Custom objective (regression, asymmetric loss):

```python
import torch
from masamlp import MasaRegressor

def asymmetric_mse(y_true, raw_pred):          # -> per-sample (n,) tensor
    err = raw_pred - y_true                    # raw_pred: (n, out_dim)
    return torch.where(err < 0, 4.0 * err**2, err**2).mean(dim=1)

reg = MasaRegressor(model="danet", objective=asymmetric_mse)
reg.fit(X, y, sample_weight=w)                 # weights just work
```

Save/load is a plain directory (`manifest.json` + tensors, loaded with
`weights_only=True` — no pickle execution):

```python
reg.save_model("model_dir")
reg2 = MasaRegressor.load_model("model_dir")
```

## Devices

`device="auto"` resolves cuda > mps > cpu.

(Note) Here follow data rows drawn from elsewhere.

## src/rtl/crt_timing_pkg.sv

```systemverilog
// crt_timing_pkg
//   Shared raster timing constants for the CRT sync generator and the renderer.
//   Holds the default 640x480@60 porch/sync numbers, the derived line/frame
//   totals and the coordinate width used by every raster counter.
package crt_timing_pkg;

  localparam int COORD_W   = 10;
  localparam int COORD_MAX = 1 << COORD_W;

  localparam int H_VISIBLE_DEF = 640;
  localparam int H_FRONT_DEF   = 16;
  localparam int H_SYNC_DEF    = 96;
  localparam int H_BACK_DEF    = 48;

  localparam int V_VISIBLE_DEF = 480;
  localparam int V_FRONT_DEF   = 10;
  localparam int V_SYNC_DEF    = 2;
  localparam int V_BACK_DEF    = 33;

  function automatic int axis_total(int visible, int front, int sync, int back);
    return visible + front + sync + back;
  endfunction

  localparam int H_TOTAL_DEF = axis_total(H_VISIBLE_DEF, H_FRONT_DEF, H_SYNC_DEF, H_BACK_DEF);
  localparam int V_TOTAL_DEF = axis_total(V_VISIBLE_DEF, V_FRONT_DEF, V_SYNC_DEF, V_BACK_DEF);

  typedef logic [COORD_W-1:0] coord_t;

endpackage

```

## src/rtl/crt_axis_timing.sv

```systemverilog
// crt_axis_timing
//   One raster axis (horizontal or vertical): a wrapping position counter plus
//   combinational decode of the sync and visible windows.
// Ports
//   clk_i          system clock
//   rst_i          asynchronous active-high reset
//   advance_i      step the counter by one position this cycle
//   count_o        current position, 0..TOTAL-1
//   wrap_o         advance_i while at the last position (counter returns to 0)
//   sync_active_o  position lies in the sync window (polarity-neutral)
//   visible_o      position lies in the visible window
module crt_axis_timing
  import crt_timing_pkg::*;
#(
  parameter int VISIBLE = H_VISIBLE_DEF,
  parameter int FRONT   = H_FRONT_DEF,
  parameter int SYNC    = H_SYNC_DEF,
  parameter int BACK    = H_BACK_DEF
) (
  input  logic               clk_i,
  input  logic               rst_i,
  input  logic               advance_i,
  output logic [COORD_W-1:0] count_o,
  output logic               wrap_o,
  output logic               sync_active_o,
  output logic               visible_o
);

  localparam int TOTAL = axis_total(VISIBLE, FRONT, SYNC, BACK);

  if (TOTAL > COORD_MAX) begin : g_total_too_big
    $error("crt_axis_timing: axis total %0d exceeds counter range %0d", TOTAL, COORD_MAX);
  end

  localparam logic [COORD_W-1:0] LAST_C       = COORD_W'(TOTAL - 1);
  localparam logic [COORD_W-1:0] VIS_END_C    = COORD_W'(VISIBLE);
  localparam logic [COORD_W-1:0] SYNC_FIRST_C = COORD_W'(VISIBLE + FRONT);
  localparam logic [COORD_W-1:0] SYNC_LAST_C  = COORD_W'(VISIBLE + FRONT + SYNC - 1);

  logic [COORD_W-1:0] count_q;
  logic [COORD_W-1:0] count_d;
  logic               at_last;

  assign at_last = (count_q == LAST_C);

  always_comb begin
    count_d = count_q;
    if (advance_i) begin
      count_d = at_last ? '0 : count_q + 1'b1;
    end
  end

  always_ff @(posedge clk_i or posedge rst_i) begin
    if (rst_i) begin
      count_q <= '0;
    end else begin
      count_q <= count_d;
    end
  end

  assign count_o       = count_q;
  assign wrap_o        = advance_i & at_last;
  assign sync_active_o = (count_q >= SYNC_FIRST_C) && (count_q <= SYNC_LAST_C);
  assign visible_o     = (count_q < VIS_END_C);

endmodule

```

## src/rtl/crt_sync_generator.sv

```systemverilog
// crt_sync_generator
//   Raster timing stage running on CLK only. CRTclock is sampled as a level and
//   its rising edge becomes a one-CLK pixel enable that steps the H/V counters.
//   All outputs come from a single register layer and lag the counters by one CLK.
// Ports
//   CLK         system clock
//   RESET       asynchronous active-high reset
//   CRTclock    divided pixel clock, used as a level
//   hSync       horizontal sync (polarity per SYNC_LOW), registered
//   vSync       vertical sync (polarity per SYNC_LOW), registered
//   videoOn     inside the visible area, registered
//   pixelX      horizontal position, registered
//   pixelY      vertical position, registered
//   frameStart  one-CLK pulse when the raster enters (0,0)
module crt_sync_generator
  import crt_timing_pkg::*;
#(
  parameter int H_VISIBLE = H_VISIBLE_DEF,
  parameter int H_FRONT   = H_FRONT_DEF,
  parameter int H_SYNC    = H_SYNC_DEF,
  parameter int H_BACK    = H_BACK_DEF,
  parameter int V_VISIBLE = V_VISIBLE_DEF,
  parameter int V_FRONT   = V_FRONT_DEF,
  parameter int V_SYNC    = V_SYNC_DEF,
  parameter int V_BACK    = V_BACK_DEF,
  parameter bit SYNC_LOW  = 1'b1
) (
  input  logic               CLK,
  input  logic               RESET,
  input  logic               CRTclock,
  output logic               hSync,
  output logic               vSync,
  output logic               videoOn,
  output logic [COORD_W-1:0] pixelX,
  output logic [COORD_W-1:0] pixelY,
  output logic               frameStart
);

  logic               crt_prev_q;
  logic               pixel_en;
  logic               frame_wrap_q;

  logic [COORD_W-1:0] h_count;
  logic               h_wrap;
  logic               h_sync_act;
  logic               h_visible;
  logic [COORD_W-1:0] v_count;
  logic               v_wrap;
  logic               v_sync_act;
  logic               v_visible;

  logic               hsync_q;
  logic               vsync_q;
  logic               video_on_q;
  logic [COORD_W-1:0] pixel_x_q;
  logic [COORD_W-1:0] pixel_y_q;
  logic               frame_start_q;

  // Previous level is cleared by reset, so a CRTclock already high at release
  // counts as a rising edge on the first CLK.
  assign pixel_en = CRTclock & ~crt_prev_q;

  crt_axis_timing #(
    .VISIBLE (H_VISIBLE),
    .FRONT   (H_FRONT),
    .SYNC    (H_SYNC),
    .BACK    (H_BACK)
  ) u_h_axis (
    .clk_i         (CLK),
    .rst_i         (RESET),
    .advance_i     (pixel_en),
    .count_o       (h_count),
    .wrap_o        (h_wrap),
    .sync_active_o (h_sync_act),
    .visible_o     (h_visible)
  );

  // h_wrap already includes pixel_en, so the line count steps on the same
  // edge the pixel count returns to zero.
  crt_axis_timing #(
    .VISIBLE (V_VISIBLE),
    .FRONT   (V_FRONT),
    .SYNC    (V_SYNC),
    .BACK    (V_BACK)
  ) u_v_axis (
    .clk_i         (CLK),
    .rst_i         (RESET),
    .advance_i     (h_wrap),
    .count_o       (v_count),
    .wrap_o        (v_wrap),
    .sync_active_o (v_sync_act),
    .visible_o     (v_visible)
  );

  // frame_wrap_q marks the one cycle in which the counters sit freshly at (0,0);
  // sitting at (0,0) out of reset or during a stall does not re-trigger it.
  always_ff @(posedge CLK or posedge RESET) begin
    if (RESET) begin
      crt_prev_q   <= 1'b0;
      frame_wrap_q <= 1'b0;
    end else begin
      crt_prev_q   <= CRTclock;
      frame_wrap_q <= v_wrap;
    end
  end

  always_ff @(posedge CLK or posedge RESET) begin
    if (RESET) begin
      hsync_q       <= SYNC_LOW;
      vsync_q       <= SYNC_LOW;
      video_on_q    <= 1'b0;
      pixel_x_q     <= '0;
      pixel_y_q     <= '0;
      frame_start_q <= 1'b0;
    end else begin
      hsync_q       <= h_sync_act ^ SYNC_LOW;
      vsync_q       <= v_sync_act ^ SYNC_LOW;
      video_on_q    <= h_visible & v_visible;
      pixel_x_q     <= h_count;
      pixel_y_q     <= v_count;
      frame_start_q <= frame_wrap_q;
    end
  end

  assign hSync      = hsync_q;
  assign vSync      = vsync_q;
  assign videoOn    = video_on_q;
  assign pixelX     = pixel_x_q;
  assign pixelY     = pixel_y_q;
  assign frameStart = frame_start_q;

endmodule

```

CUDA gets bf16 AMP by default and
optional `compile=True`; MPS and CPU train in float32. Details and caveats:
[docs/devices.md](docs/devices.md).

## Development

```bash
pip install -e ".[dev]"
bash scripts/check.sh      # ruff + pytest + examples/quickstart.py
```

Development rules live in [CLAUDE.md](CLAUDE.md); roadmap in
[docs/roadmap.md](docs/roadmap.md).

## License

MIT. Architecture attributions: [docs/attribution.md](docs/attribution.md).